==> flow/design.v (excerpt) <==
module dut #(
    parameter int DATAW = 16
)(
    input  wire                 clk,
    input  wire                 rst_n,
    input  wire                 in_valid,
    output wire                 in_ready,
    input  wire signed [DATAW-1:0] in_data,
    output reg                  out_valid,
    input  wire                 out_ready,
    output reg signed [2*DATAW-1:0] out_data
);
    assign in_ready = rst_n && (!out_valid || out_ready);
    always @(posedge clk or negedge rst_n) begin
        if (!rst_n) begin
            out_valid <= 1'b0;
            out_data  <= '0;
        end else begin
            if (in_valid && in_ready) begin
                out_data  <= in_data * in_data;  
                out_valid <= 1'b1;
            end else if (out_valid && out_ready) begin
                out_valid <= 1'b0;
            end
        end
    end
endmodule
export LEC_CHECK = 0
export ABC_AREA = 0
export CAP_MARGIN = 35
export CELL_PAD_IN_SITES_DETAIL_PLACEMENT = 1
export CELL_PAD_IN_SITES_GLOBAL_PLACEMENT = 1
export CORE_ASPECT_RATIO = 1.36
export CORE_MARGIN = 4
export CORE_UTILIZATION = 61
export CTS_CLUSTER_DIAMETER = 392
export CTS_CLUSTER_SIZE = 45
export GPL_ROUTABILITY_DRIVEN = 1
export GPL_TIMING_DRIVEN = 0
export MAX_ROUTING_LAYER = met4
export PLACE_DENSITY = 0.92
export SETUP_SLACK_MARGIN = 0.76
export SLEW_MARGIN = 10
export TNS_END_PERCENT = 45
create_clock -name core_clock -period 12.4 [get_ports {clk}]
run.sh (not shown) runs the stock make flow with config.mk's settings and CLKGATE_MAP_FILE=.
The baseline ran to the end with no violations.
Next try:
ABC_AREA = not set   (was 0)
CAP_MARGIN = 20   (was 35)
CELL_PAD_IN_SITES_DETAIL_PLACEMENT = not set   (was 1)
CELL_PAD_IN_SITES_GLOBAL_PLACEMENT = not set   (was 1)
CORE_ASPECT_RATIO = not set   (was 1.36)
CORE_MARGIN = 2   (was 4)
CORE_UTILIZATION = 64   (was 61)
CTS_CLUSTER_DIAMETER = not set   (was 392)
CTS_CLUSTER_SIZE = not set   (was 45)
GPL_ROUTABILITY_DRIVEN = not set   (was 1)
GPL_TIMING_DRIVEN = not set   (was 0)
MAX_ROUTING_LAYER = not set   (was met4)
PLACE_DENSITY = not set   (was 0.92)
SETUP_SLACK_MARGIN = not set   (was 0.76)
SLEW_MARGIN = 20   (was 10)
TNS_END_PERCENT = not set   (was 45)
clock period = 5.81 ns   (was 12.4 ns; I/O delays follow)
What happened:
- With this change the flow completed and failed the layout checks on setup timing
- setup slack degrades by 3400 ps
- sequential share of layout area fell by 1.6 points
- critical path depth stays the same
- via count rose by 14%
- final area rose by 30%
- utilization rose by 25 points
- synthesized cell count does not change
- synthesized area stays the same
- final cell count rose by 16%
- clock-buffer cell count fell by 2
Next try:
CORE_UTILIZATION = 68   (was 64)
PLACE_DENSITY = 0.6   (was not set)
clock period = 6.47 ns   (was 5.81 ns; I/O delays follow)
Outcome: The new run ran to the end with violations: setup timing; non-clock buffer count came out lower by 29; global-route usage is higher by 0.43 points; wire length is higher by 4.6%; via count increases by 2.4%; sequential cell count stays the same; synthesized area is unchanged; first-iteration DRC count went up by 48%; worst hold slack gets better by 12 ps.

== job 101 ==
dut again, from the RTL that the note above started with.
==> flow/config.mk <==
export PLATFORM = sky130hd
export DESIGN_NAME = dut
export DESIGN_NICKNAME = dut
export VERILOG_FILES = /design/flow/design.v
export SDC_FILE = /design/flow/constraint.sdc
export NUM_CORES = 4
export LEC_CHECK = 0
export CAP_MARGIN = 20
export CELL_PAD_IN_SITES_DETAIL_PLACEMENT = 1
export CELL_PAD_IN_SITES_GLOBAL_PLACEMENT = 1
export CORE_ASPECT_RATIO = 1.15
export CORE_MARGIN = 6
export CORE_UTILIZATION = 19
export CTS_CLUSTER_DIAMETER = 87
export CTS_CLUSTER_SIZE = 64
export GPL_ROUTABILITY_DRIVEN = 1
export GPL_TIMING_DRIVEN = 1
export MAX_ROUTING_LAYER = met4
export MIN_ROUTING_LAYER = met1
export SETUP_SLACK_MARGIN = 2.44
export SLEW_MARGIN = 5
==> flow/constraint.sdc <==
create_clock -name core_clock -period 10.9 [get_ports {clk}]
set_input_delay 2.1800 -clock core_clock [delete_from_list [all_inputs] [get_ports {clk}]]
set_output_delay 2.1800 -clock core_clock [all_outputs]
set_load 0.01 [all_outputs]
Changes in job 102 relative to job 101:
Settings: removing MIN_ROUTING_LAYER (formerly met1); removing MAX_ROUTING_LAYER (formerly met4); removing CORE_ASPECT_RATIO (formerly 1.15); changing CORE_UTILIZATION from 19 to 56; removing CTS_CLUSTER_SIZE (formerly 64); changing SLEW_MARGIN from 5 to 40; setting PLACE_DENSITY to 0.6 for the first time; removing GPL_TIMING_DRIVEN (formerly 1); removing CELL_PAD_IN_SITES_DETAIL_PLACEMENT (formerly 1); removing SETUP_SLACK_MARGIN (formerly 2.44); removing CELL_PAD_IN_SITES_GLOBAL_PLACEMENT (formerly 1); changing CORE_MARGIN from 6 to 2; removing GPL_ROUTABILITY_DRIVEN (formerly 1); removing CTS_CLUSTER_DIAMETER (formerly 87); changing the clock period (ns, I/O delays scaled along) from 10.9 to 7.5.
--- outcome ---
Job 102 ended with every stage complete and zero timing, DRC or antenna violations.
Cmp job 101 and job 102 / worst-case setup slack after placement / lower: job 102
Compared to job 101, job 102 has number of antenna violations at the first check in global routing 4 lower.
The lower clock-buffer cell count came out of job 101.
Here is what was changed in the inputs of job 103 compared with job 102.
Settings: setting PLACE_DENSITY_LB_ADDON to 0.3 for the first time; setting SETUP_SLACK_MARGIN to -0.66 for the first time; setting CELL_PAD_IN_SITES_GLOBAL_PLACEMENT to 0 for the first time; removing PLACE_DENSITY (formerly 0.6); setting CTS_CLUSTER_SIZE to 98 for the first time; changing SLEW_MARGIN from 40 to 20; setting TNS_END_PERCENT to 15 for the first time; setting CTS_CLUSTER_DIAMETER to 336 for the first time; changing CORE_UTILIZATION from 56 to 70.
Job 103 did not stop at any stage, and its layout met the timing, design-rule and antenna checks.
A source of the critical timing path of in_data[15] is what job 102 shows, while in_data[14] belongs to job 103.
Comparing job 103 against job 102, there is no change at all in number of enable-type register cells in the synthesized netlist.
| later-pin clock latency in the skew report | job 103 vs job 102 | ≈ equal |
In job 103, the design area came out 2.3% below the value in job 102.
[inputs] job 104 vs job 103
Settings: putting GPL_ROUTABILITY_DRIVEN at 0 where nothing was set; swapping 0.3 for 0.11 in PLACE_DENSITY_LB_ADDON; clearing CTS_CLUSTER_SIZE, which used to be 98; swapping 336 for 87 in CTS_CLUSTER_DIAMETER; clearing CELL_PAD_IN_SITES_GLOBAL_PLACEMENT, which used to be 0; clearing SETUP_SLACK_MARGIN, which used to be -0.66; putting GPL_TIMING_DRIVEN at 0 where nothing was set; swapping 70 for 19 in CORE_UTILIZATION; clearing TNS_END_PERCENT, which used to be 15; swapping 20 for 5 in SLEW_MARGIN.
--- outcome ---
On hold buffer count at CTS, job 104 and job 103 are neck and neck.
Re global-route wire length before repair: job 103 was lower than job 104.
Final hold slack: job 104 vs job 103 up 0.014 ns
The run showing the smaller total half-perimeter wirelength after legalization and detailed placement is job 103.
In the flow results for job 104 and job 103, the register share of the cell area is larger on job 103.

Setup of main:
Starting RTL as in the previous note.
make LEC_CHECK=0 ABC_AREA=0 CAP_MARGIN=35 CELL_PAD_IN_SITES_DETAIL_PLACEMENT=0 CORE_ASPECT_RATIO=1.41 CORE_MARGIN=2 CORE_UTILIZATION=70 CTS_CLUSTER_DIAMETER=29 CTS_CLUSTER_SIZE=15 GPL_ROUTABILITY_DRIVEN=1 GPL_TIMING_DRIVEN=1 PLACE_DENSITY_LB_ADDON=0.25 SETUP_SLACK_MARGIN=0.76 SLEW_MARGIN=10 TNS_END_PERCENT=45 finish   # period 6.88 ns
main never completed; the flow aborted with a tool error in global routing.
#### Input delta (the feature branch over main)
Settings: clearing ABC_AREA, which used to be 0; swapping 10 for 20 in SLEW_MARGIN; clearing GPL_TIMING_DRIVEN, which used to be 1; clearing CTS_CLUSTER_SIZE, which used to be 15; swapping 70 for 65 in CORE_UTILIZATION; clearing CELL_PAD_IN_SITES_DETAIL_PLACEMENT, which used to be 0; clearing CTS_CLUSTER_DIAMETER, which used to be 29; clearing PLACE_DENSITY_LB_ADDON, which used to be 0.25; clearing SETUP_SLACK_MARGIN, which used to be 0.76; clearing TNS_END_PERCENT, which used to be 45; swapping 35 for 20 in CAP_MARGIN; clearing GPL_ROUTABILITY_DRIVEN, which used to be 1; putting PLACE_DENSITY at 0.6 where nothing was set; clearing CORE_ASPECT_RATIO, which used to be 1.41; swapping 6.88 for 6.23 in the clock period (ns, I/O delays scaled along).
## What came out
- The feature branch: all stages done; final checks FAILED (setup timing).
- Number of distinct library cell variants in the gate-level netlist after synthesis: the feature branch vs main identical
- Re count of flip-flops with a built-in enable after synthesis: no difference whatsoever between main and the feature branch.
- Summary of the feature branch over main: post-cts repair resize count down 30; detailed placer's ending HPWL down 3.0 mm; cell count after placement up 50; horizontal die dimension up 24 µm; final weighted congestion in routability-driven placement down 8.7%.
- In the tables for main and the feature branch, die size reads higher with the feature branch.

## build 92
The RTL this note starts from:
==> flow/design.v <==
`timescale 1ns/1ps
module dut #(
    parameter int DATAW = 16
)(
    input  wire                 clk,
    input  wire                 rst_n,
    input  wire                 in_valid,
    output wire                 in_ready,
    input  wire signed [DATAW-1:0] in_data,
    output reg                  out_valid,
    input  wire                 out_ready,
    output reg signed [2*DATAW-1:0] out_data
);
    assign in_ready = rst_n && (!out_valid || out_ready);
    always @(posedge clk or negedge rst_n) begin
        if (!rst_n) begin
            out_valid <= 1'b0;
            out_data  <= '0;
        end else begin
            if (in_valid && in_ready) begin
                out_data  <= in_data * in_data;  
                out_valid <= 1'b1;
            end else if (out_valid && out_ready) begin
                out_valid <= 1'b0;
            end
        end
    end
endmodule
==> flow/config.mk <==
export PLATFORM = sky130hd
export DESIGN_NAME = dut
export DESIGN_NICKNAME = dut
export VERILOG_FILES = /design/flow/design.v
export SDC_FILE = /design/flow/constraint.sdc
export NUM_CORES = 4
export LEC_CHECK = 0
export ABC_AREA = 1
export CAP_MARGIN = 20
export CORE_MARGIN = 2
export CORE_UTILIZATION = 64
export CTS_CLUSTER_DIAMETER = 189
export CTS_CLUSTER_SIZE = 96
export PLACE_DENSITY = 0.6
export SLEW_MARGIN = 20
export TNS_END_PERCENT = 10
==> flow/constraint.sdc <==
create_clock -name core_clock -period 4.05 [get_ports {clk}]
set_input_delay 0.8100 -clock core_clock [delete_from_list [all_inputs] [get_ports {clk}]]
set_output_delay 0.8100 -clock core_clock [all_outputs]
set_load 0.01 [all_outputs]
Nothing crashed in build 92 and all stages finished; the problem is that the final layout failed, the offending checks being setup timing.
Relative to build 92, the following input files were edited for build 7:
Settings: a deleted ABC_AREA that had been 1; a change of CORE_UTILIZATION from 64 to 19; a deleted CTS_CLUSTER_DIAMETER that had been 189; an added GPL_TIMING_DRIVEN of 0; a deleted PLACE_DENSITY that had been 0.6; a deleted CTS_CLUSTER_SIZE that had been 96; a deleted TNS_END_PERCENT that had been 10; an added GPL_ROUTABILITY_DRIVEN of 0; a change of the clock period (ns, I/O delays scaled along) from 4.05 to 7.5.
- When the final numbers for build 92 and build 7 were put side by side, the number of well taps turned out to be greater in build 7.
- Looking only at total standard cell area after synthesis, and setting everything else aside, the lower value of build 92 and build 7 goes to build 7.
- Having completed the whole flow, build 7 delivered a layout that passed the timing, design-rule and antenna checks.
- The via count reported for build 7 is lower than the one for build 92.
Input-level comparison between build 23 and build 7:
Settings: CTS_CLUSTER_DIAMETER newly set to 379; PLACE_DENSITY_LB_ADDON newly set to 0.3; GPL_ROUTABILITY_DRIVEN removed (was 0); TNS_END_PERCENT newly set to 20; CORE_UTILIZATION changed from 19 to 40; CTS_CLUSTER_SIZE newly set to 100; SETUP_SLACK_MARGIN newly set to -0.52; SLEW_MARGIN changed from 20 to 0; GPL_TIMING_DRIVEN removed (was 0).
==> comparison <==
Relative area change from synthesis to final layout, build 23 and build 7: larger value in build 7
Inputs modified between build 23 and build 83:
Settings: an added HOLD_SLACK_MARGIN of 0.06; a change of SETUP_SLACK_MARGIN from -0.52 to -0.75; an added CORE_ASPECT_RATIO of 1.14.
## What came out
- The flow did not stop early for build 83: all stages ran, and the layout cleared the timing, design-rule and antenna checks.
- Changes observed in build 83 relative to build 23: top fanout value on the critical path fell by 6; final weighted congestion of routability-driven global placement now sits higher; net total in the final layout has decreased.
- Compared to build 23, the router laid down more metal wire for build 83.
- Compared with build 23, build 83 shows combinational share of cell area higher by 0.34 points.
- Build 83 against build 23: minimum setup slack in the final design shows an increase of 0.061 ns, met1 demand-to-capacity share in global routing now smaller.
What build 11 does differently from build 83 at the input level:
Settings: TNS_END_PERCENT no longer set, was 20; HOLD_SLACK_MARGIN no longer set, was 0.06; PLACE_DENSITY now 0.57, previously not set; CELL_PAD_IN_SITES_GLOBAL_PLACEMENT now 3, previously not set; PLACE_DENSITY_LB_ADDON no longer set, was 0.3; CTS_CLUSTER_SIZE now 41, was 100; SLEW_MARGIN now 20, was 0; SETUP_SLACK_MARGIN now -0.66, was -0.75; CTS_CLUSTER_DIAMETER now 336, was 379; CORE_ASPECT_RATIO no longer set, was 1.14.
Findings:
Between build 11 and build 83, the combined area of the multi-input logic cells does not differ in any meaningful way.
Against build 83, build 11 comes in about 7% higher on wire length of the first global-routing pass.
Delta (build 11 minus build 83): data required time at the worst endpoint now sits lower, length of the first detailed-routing pass in iterations now sits lower.
For build 89, these inputs were changed with respect to build 11:
Settings: removing CELL_PAD_IN_SITES_GLOBAL_PLACEMENT (formerly 3); setting CORE_ASPECT_RATIO to 0.5 for the first time; removing PLACE_DENSITY (formerly 0.57); changing SETUP_SLACK_MARGIN from -0.66 to -0.75; changing CTS_CLUSTER_SIZE from 41 to 100; changing SLEW_MARGIN from 20 to 0; changing CTS_CLUSTER_DIAMETER from 336 to 379; setting TNS_END_PERCENT to 20 for the first time; setting PLACE_DENSITY_LB_ADDON to 0.3 for the first time; setting HOLD_SLACK_MARGIN to 0.06 for the first time.
## What came out
Every run in the comparison, build 89 and build 11, completed the flow with a clean layout. [build 89 vs build 11] average routed wire per standard cell: lower in build 89. On build 89: sum of routed wire length over all layers is about 9% lower than what build 11 gave. Looking at global-route wire length before repair, build 89 sits 6.3% below build 11. When the final numbers for build 89 and build 11 were put side by side, the post-layout minimum cycle time turned out to be greater in build 11. Higher met2 routed wirelength among build 89 and build 11: build 11. Core utilization, build 89 and build 11: larger value in build 11.

== the reference run ==
Starts from the design.v that is shown in full above.
clock: 10.9 ns
lec_check: 0
cap_margin: 20
cell_pad_in_sites_detail_placement: 2
cell_pad_in_sites_global_placement: 1
core_aspect_ratio: 1.15
core_margin: 6
core_utilization: 19
cts_cluster_diameter: 87
cts_cluster_size: 64
gpl_routability_driven: 1
gpl_timing_driven: 1
min_routing_layer: met1
slew_margin: 5
The inputs of the trial run differ from those of the reference run as listed below.
# the reference run
export LEC_CHECK = 0
export CAP_MARGIN = 20
export CELL_PAD_IN_SITES_DETAIL_PLACEMENT = 2
export CELL_PAD_IN_SITES_GLOBAL_PLACEMENT = 1
export CORE_ASPECT_RATIO = 1.15
export CORE_MARGIN = 6
export CORE_UTILIZATION = 19
export CTS_CLUSTER_DIAMETER = 87
export CTS_CLUSTER_SIZE = 64
export GPL_ROUTABILITY_DRIVEN = 1
export GPL_TIMING_DRIVEN = 1
export MIN_ROUTING_LAYER = met1
export SLEW_MARGIN = 5
create_clock -name core_clock -period 10.9 [get_ports {clk}]
# the trial run
export LEC_CHECK = 0
export CAP_MARGIN = 20
export CELL_PAD_IN_SITES_GLOBAL_PLACEMENT = 1
export CORE_MARGIN = 6
export CORE_UTILIZATION = 19
export CTS_CLUSTER_DIAMETER = 87
export GPL_ROUTABILITY_DRIVEN = 0
export GPL_TIMING_DRIVEN = 0
export SLEW_MARGIN = 5
create_clock -name core_clock -period 7.5 [get_ports {clk}]
Notes after the runs:
- Changes observed in the trial run relative to the reference run: number of standard cells in the final layout excluding fillers up 24, total met2 wirelength after detailed routing -3500 um, post-route cell area shows an increase of 1.5%.
- In the tables for the trial run and the reference run, met1 track demand over resource in global routing reads lower with the reference run.
## alu16bit
module alu16bit (
  input clk,                 
  input reset,               
  input [2:0] operation,     
  input [15:0] operand_A,
  input [15:0] operand_B,
  output reg [31:0] result, 
  output reg carry_flag,
  output reg zero_flag
);
For scale: roughly 2,100 cells after synthesis, about 34 flip-flops, ~71 I/O pins.
clock: 7.2 ns
lec_check: 0
abc_area: 1
cap_margin: 15
core_aspect_ratio: 0.5
core_margin: 2
core_utilization: 40
cts_cluster_diameter: 210
cts_cluster_size: 99
gpl_routability_driven: 0
place_density_lb_addon: 0.06
setup_slack_margin: -0.32
slew_margin: 20
tns_end_percent: 10
run.sh (not shown) runs the stock make flow with config.mk's settings and CLKGATE_MAP_FILE=.
Change:
- ABC_AREA: 1 -> default
- CAP_MARGIN: 15 -> 20
- CORE_ASPECT_RATIO: 0.5 -> default
- CORE_UTILIZATION: 40 -> 67
- CTS_CLUSTER_DIAMETER: 210 -> 358
- CTS_CLUSTER_SIZE: 99 -> default
- GPL_ROUTABILITY_DRIVEN: 0 -> default
- MAX_ROUTING_LAYER: default -> met4
- PLACE_DENSITY_LB_ADDON: 0.06 -> default
- SETUP_SLACK_MARGIN: -0.32 -> default
- TNS_END_PERCENT: 10 -> 5
- The new run died in global routing (5_1_grt), error GRT-0116
- die size shrinks by 45%
- area after synthesis shrinks by 9.0%
- synthesized cell count shrinks by 24%

Setup of job 6139:
Starting RTL as in the previous note.
export LEC_CHECK = 0
export CAP_MARGIN = 20
export CORE_MARGIN = 2
export CORE_UTILIZATION = 68
export CTS_CLUSTER_DIAMETER = 42
export CTS_CLUSTER_SIZE = 21
export HOLD_SLACK_MARGIN = -0.09
export SETUP_SLACK_MARGIN = -0.49
export SLEW_MARGIN = 20
create_clock -name core_clock -period 6.98 [get_ports {clk}]
Final checks on job 6139, whose flow otherwise completed, came back failing, citing setup timing.
#### Input delta (job 6504 over job 6139)
Settings: CTS_CLUSTER_SIZE: 21 -> unset; CTS_CLUSTER_DIAMETER: 42 -> unset; SETUP_SLACK_MARGIN: -0.49 -> unset; CORE_UTILIZATION: 68 -> 59; HOLD_SLACK_MARGIN: -0.09 -> unset; the clock period (ns, I/O delays scaled along): 6.98 -> 5.07.
[summary]
- Job 6504 got as far as global routing, where a tool error ended the run.
- Count of instances resized after the clock tree is built | job 6504 above job 6139
- On die area, the lower figure sits with job 6139, not job 6504.
- Row count went up by a little under 10% going from job 6139 to job 6504.
- Job 6504 vs job 6139 — routability-driven placement congestion ratio dropped 0.055.
- Floorplan die height | job 6504 above job 6139
Here is what was changed in the inputs of job 9860 compared with job 6504.
Settings: ABC_AREA newly set to 1; CORE_UTILIZATION changed from 59 to 61; CTS_CLUSTER_SIZE newly set to 100; the clock period (ns, I/O delays scaled along) changed from 5.07 to 7.11.
==> comparison <==
Job 9860 | stages: all done | timing, DRC, antenna: all pass. Higher number of instances in the synthesized netlist among job 6504 and job 9860: job 9860. Per the comparison of job 9860 with job 6504, cell count after placement higher; synthesized area picked up an extra 9.9%.
Setup changes, job 9860 to job 4536
Settings: CTS_CLUSTER_SIZE changed from 100 to 57; MAX_ROUTING_LAYER newly set to met4; CORE_UTILIZATION changed from 61 to 65; ABC_AREA removed (was 1); the clock period (ns, I/O delays scaled along) changed from 7.11 to 7.2.
Findings:
- Job 4536 terminated abnormally: global routing reported GRT-0116.
- Going from job 9860 to job 4536, sequential cell area fraction in the yosys report grows by 0.49 points.
- Compared to job 9860, job 4536 has chip area from the yosys synthesis statistics about 9% lower.
- On core outline area, job 4536 does better than job 9860.
- As far as number of buffers on the longest clock path goes, job 9860 and job 4536 are indistinguishable; the numbers are identical.
Edits applied to the flow inputs when going from job 4536 to job 9112:
Settings: a change of CORE_UTILIZATION from 65 to 40; a deleted CTS_CLUSTER_SIZE that had been 57; a deleted MAX_ROUTING_LAYER that had been met4.
### Flow results
- Job 9112 completed every stage of the flow, and the final layout passed the timing, design-rule and antenna checks.
- Count of mapped cells out of synthesis essentially unchanged between job 9112 and job 4536.
- Fraction of the core area occupied by cells at floorplan sits lower in job 9112 than in job 4536.
- In terms of mux share of post-synthesis cell area, job 4536 and job 9112 differ only marginally.
- Re post-synthesis area per instance: no difference whatsoever between job 9112 and job 4536.
- Taking job 4536 as the reference, in job 9112 overall die height increased 27%, number of setup buffers added after CTS decreased about 40%.
- Summary — pre-CTS setup slack, job 9112 relative to job 4536: higher, by 0.084 ns.
### job 9112 -> job 9956
Settings: setting PLACE_DENSITY to 0.66 for the first time; changing CORE_UTILIZATION from 40 to 69; setting CTS_CLUSTER_DIAMETER to 358 for the first time; setting TNS_END_PERCENT to 5 for the first time.
Notes after the runs:
Comparing job 9112 and job 9956, the lower routability-driven placement congestion ratio was measured on job 9112.
Measured against job 9956, the post-cts repair resize count of job 9112 comes out at 0.50 times the reference value.
Job 9956 and job 9112 ended up with roughly the same synthesis area per yosys.
Diff job 9956..job 9112 | synthesized area per cell | unchanged
Compared with job 9112, post-CTS repair timing setup buffer count in job 9956 increased by more than 100%.
Job 9956 failed in global routing with GRT-0116.

Starting RTL as in the previous note.
clock: 7.2 ns
lec_check: 0
cap_margin: 20
core_margin: 2
core_utilization: 66
cts_cluster_diameter: 57
max_routing_layer: met4
slew_margin: 20
tns_end_percent: 5
The starting point completed, yet does not pass: negative setup slack.
Change:
CORE_MARGIN = 3   (was 2)
CORE_UTILIZATION = 40   (was 66)
CTS_CLUSTER_DIAMETER = unset   (was 57)
GPL_ROUTABILITY_DRIVEN = 0   (was unset)
MAX_ROUTING_LAYER = unset   (was met4)
TNS_END_PERCENT = unset   (was 5)
After rerunning: With this change the flow finished with timing, DRC and antenna clean. Wire length shrinks by 25%. Final cell count rises by 8.1%. Critical path depth went down by 3. Count of clock-buffer cells in the layout drops by 2. First-iteration DRC count went down by 48%. Setup slack improved by 1500 ps. Worst hold slack got worse by 190 ps. Via count shrinks by 15%. Area after synthesis stays the same.

== garnet ==
Starting RTL as in the previous note.
make LEC_CHECK=0 CAP_MARGIN=20 CORE_MARGIN=2 CORE_UTILIZATION=66 CTS_CLUSTER_SIZE=56 HOLD_SLACK_MARGIN=-0.09 SETUP_SLACK_MARGIN=-0.49 SLEW_MARGIN=20 finish   # period 6.98 ns
Every stage of garnet finished as expected; the final checks, on the other hand, flagged setup timing, which means the layout fails.
> inputs changed (garnet -> juniper)
diff --git a/flow/config.mk b/flow/config.mk
--- a/flow/config.mk
+++ b/flow/config.mk
@@ -10,2 +10 @@
-export CORE_UTILIZATION = 66
-export CTS_CLUSTER_SIZE = 56
+export CORE_UTILIZATION = 65
@@ -13 +11,0 @@
-export SETUP_SLACK_MARGIN = -0.49
@@ -14,0 +13 @@
+export TNS_END_PERCENT = 100
==> flow/constraint.sdc <==
create_clock -name core_clock -period 7.2 [get_ports {clk}]
set_input_delay 1.4400 -clock core_clock [delete_from_list [all_inputs] [get_ports {clk}]]
set_output_delay 1.4400 -clock core_clock [all_outputs]
set_load 0.01 [all_outputs]
Results
- For juniper, the flow was terminated by a tool error in 5_1_grt and produced no final design.
- Going from garnet to juniper, total CTS buffers neither gained nor lost much, sequential area share after synthesis shows no meaningful change, average size of a mapped cell about even.
- juniper -> garnet: synthesized instance count delta 0, exact match
- Cmp garnet and juniper / floorplan core area / lower: garnet
- | synthesized area | juniper vs garnet | ≈ equal |
- NOTE: core utilization at floorplan in juniper falls short of that of garnet
- Diff garnet -> juniper: post-place setup slack has increased, number of standard cells reported by yosys shows no meaningful change.
Here is what was changed in the inputs of raven compared with juniper.
diff --git a/flow/config.mk b/flow/config.mk
--- a/flow/config.mk
+++ b/flow/config.mk
@@ -10,2 +10,3 @@
-export CORE_UTILIZATION = 65
-export HOLD_SLACK_MARGIN = -0.09
+export CORE_UTILIZATION = 53
+export PLACE_DENSITY = 0.8
+export SETUP_SLACK_MARGIN = -0.22
@@ -13 +13,0 @@
-export TNS_END_PERCENT = 100
==> results <==
- The flow for raven finished, though final verification flagged setup timing.
- As far as number of nets produced by synthesis goes, juniper and raven are indistinguishable; the numbers are identical.
- Going from juniper to raven, placer congestion estimate decreased about 4%; number of CTS-inserted buffers essentially unchanged.
- When the final numbers for juniper and raven were put side by side, the HPWL reported at the end of detailed placement turned out to be greater in raven.
The following lists how tundra was set up differently from raven:
diff --git a/flow/config.mk b/flow/config.mk
--- a/flow/config.mk
+++ b/flow/config.mk
@@ -10,3 +10 @@
-export CORE_UTILIZATION = 53
-export PLACE_DENSITY = 0.8
-export SETUP_SLACK_MARGIN = -0.22
+export CORE_UTILIZATION = 58
@@ -13,0 +12 @@
+export TNS_END_PERCENT = 5
## What came out
- Compared tundra vs raven, and worst-case hold slack is down in tundra.
- Core utilization was lower in the run labelled raven.
- Looking only at first-pass GRT wire length, and setting everything else aside, the lower value of tundra and raven goes to raven.
- Re multi-input gate count: no difference whatsoever between raven and tundra.
- The flow for tundra finished, though final verification flagged setup timing.
- When tundra is set beside raven, its routed via count turns out to be 1.3% larger.
- Relative to raven, the total global routing track utilization of tundra is higher by 4.0 points.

> WORK TASK:
Exact duplication is required for the lines above, from the line that contains "-export TNS_END_PERCENT = 100" to the line that contains "- Going from juniper", inclusive; omit all others.

> EXPECTED ANSWER:
-export TNS_END_PERCENT = 100
==> results <==
- The flow for raven finished, though final verification flagged setup timing.
- As far as number of nets produced by synthesis goes, juniper and raven are indistinguishable; the numbers are identical.
- Going from juniper to raven, placer congestion estimate decreased about 4%; number of CTS-inserted buffers essentially unchanged.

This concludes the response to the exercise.